=== WHAT YOU HAVE TO DO ===
Provide a character-exact reproduction of the lines from the line with "export PLACE_DENSITY = 0.83" to the end of the entries.

== DATASET RECORDS

==> src/flat_wrapper.sv <==
// flat-port wrapper written by rule: the top's interface ports become plain ports
module wav_header_parser_flat import wavhp_pkg::*;
  (clk, rst_n, in_chan_valid, in_chan_data_byte, in_chan_restart, in_chan_ready, out_chan_valid, out_chan_status, out_chan_riff_size, out_chan_channels, out_chan_sample_rate, out_chan_byte_rate, out_chan_block_align, out_chan_sample_bits, out_chan_data_size, out_chan_ready);
  wavhp_in_if in_chan_i ();
  wavhp_out_if out_chan_i ();
  input  logic clk;
  input  logic rst_n;
  input wire logic [$bits(in_chan_i.valid)-1:0] in_chan_valid;
  input wire logic [$bits(in_chan_i.data_byte)-1:0] in_chan_data_byte;
  input wire logic [$bits(in_chan_i.restart)-1:0] in_chan_restart;
  output wire logic [$bits(in_chan_i.ready)-1:0] in_chan_ready;
  output wire logic [$bits(out_chan_i.valid)-1:0] out_chan_valid;
  output wire logic [$bits(out_chan_i.status)-1:0] out_chan_status;
  output wire logic [$bits(out_chan_i.riff_size)-1:0] out_chan_riff_size;
  output wire logic [$bits(out_chan_i.channels)-1:0] out_chan_channels;
  output wire logic [$bits(out_chan_i.sample_rate)-1:0] out_chan_sample_rate;
  output wire logic [$bits(out_chan_i.byte_rate)-1:0] out_chan_byte_rate;
  output wire logic [$bits(out_chan_i.block_align)-1:0] out_chan_block_align;
  output wire logic [$bits(out_chan_i.sample_bits)-1:0] out_chan_sample_bits;
  output wire logic [$bits(out_chan_i.data_size)-1:0] out_chan_data_size;
  input wire logic [$bits(out_chan_i.ready)-1:0] out_chan_ready;
  assign in_chan_i.valid = in_chan_valid;
  assign in_chan_i.data_byte = in_chan_data_byte;
  assign in_chan_i.restart = in_chan_restart;
  assign in_chan_ready = in_chan_i.ready;
  assign out_chan_valid = out_chan_i.valid;
  assign out_chan_status = out_chan_i.status;
  assign out_chan_riff_size = out_chan_i.riff_size;
  assign out_chan_channels = out_chan_i.channels;
  assign out_chan_sample_rate = out_chan_i.sample_rate;
  assign out_chan_byte_rate = out_chan_i.byte_rate;
  assign out_chan_block_align = out_chan_i.block_align;
  assign out_chan_sample_bits = out_chan_i.sample_bits;
  assign out_chan_data_size = out_chan_i.data_size;
  assign out_chan_i.ready = out_chan_ready;
  wav_header_parser u_core (.clk(clk), .rst_n(rst_n), .in_chan(in_chan_i), .out_chan(out_chan_i));
endmodule
==> config.mk <==
export PLATFORM = sky130hd
export DESIGN_NAME = wav_header_parser_flat
export DESIGN_NICKNAME = d
export VERILOG_FILES = /design/src/design/wavhp_pkg.sv /design/src/design/wavhp_in_if.sv /design/src/design/wavhp_out_if.sv /design/src/design/wavhp_parser.sv /design/src/design/wav_header_parser.sv /design/src/flat_wrapper.sv
export VERILOG_INCLUDE_DIRS = /design/src /design/src/design
export SDC_FILE = /design/constraint.sdc
export NUM_CORES = 1
export LEC_CHECK = 0
export ABC_AREA = 1
export BUFFER_PORTS_ARGS = -buffer_cell sky130_fd_sc_hd__buf_2
export CAP_MARGIN = 15
export CORE_UTILIZATION = 55
export DETAILED_ROUTE_END_ITERATION = 10
export HOLD_SLACK_MARGIN = 0.06
export PLACE_DENSITY = 0.83
export SYNTH_ARGS = -nofsm -noshare
export SYNTH_HDL_FRONTEND = slang
export SYNTH_HIERARCHICAL = 1
export SYNTH_SLANG_ARGS = --single-unit
==> constraint.sdc <==
create_clock -name clk -period 16.2 [get_ports clk]
set_clock_uncertainty 0.2 [all_clocks]
set_input_delay 3.24 -clock clk [delete_from_list [all_inputs] [get_ports clk]]
set_output_delay 3.24 -clock clk [all_outputs]
set_load 0.005 [all_outputs]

====

=== OUTPUT BELOW ===
export PLACE_DENSITY = 0.83
export SYNTH_ARGS = -nofsm -noshare
export SYNTH_HDL_FRONTEND = slang
export SYNTH_HIERARCHICAL = 1
export SYNTH_SLANG_ARGS = --single-unit
==> constraint.sdc <==
create_clock -name clk -period 16.2 [get_ports clk]
set_clock_uncertainty 0.2 [all_clocks]
set_input_delay 3.24 -clock clk [delete_from_list [all_inputs] [get_ports clk]]
set_output_delay 3.24 -clock clk [all_outputs]
set_load 0.005 [all_outputs]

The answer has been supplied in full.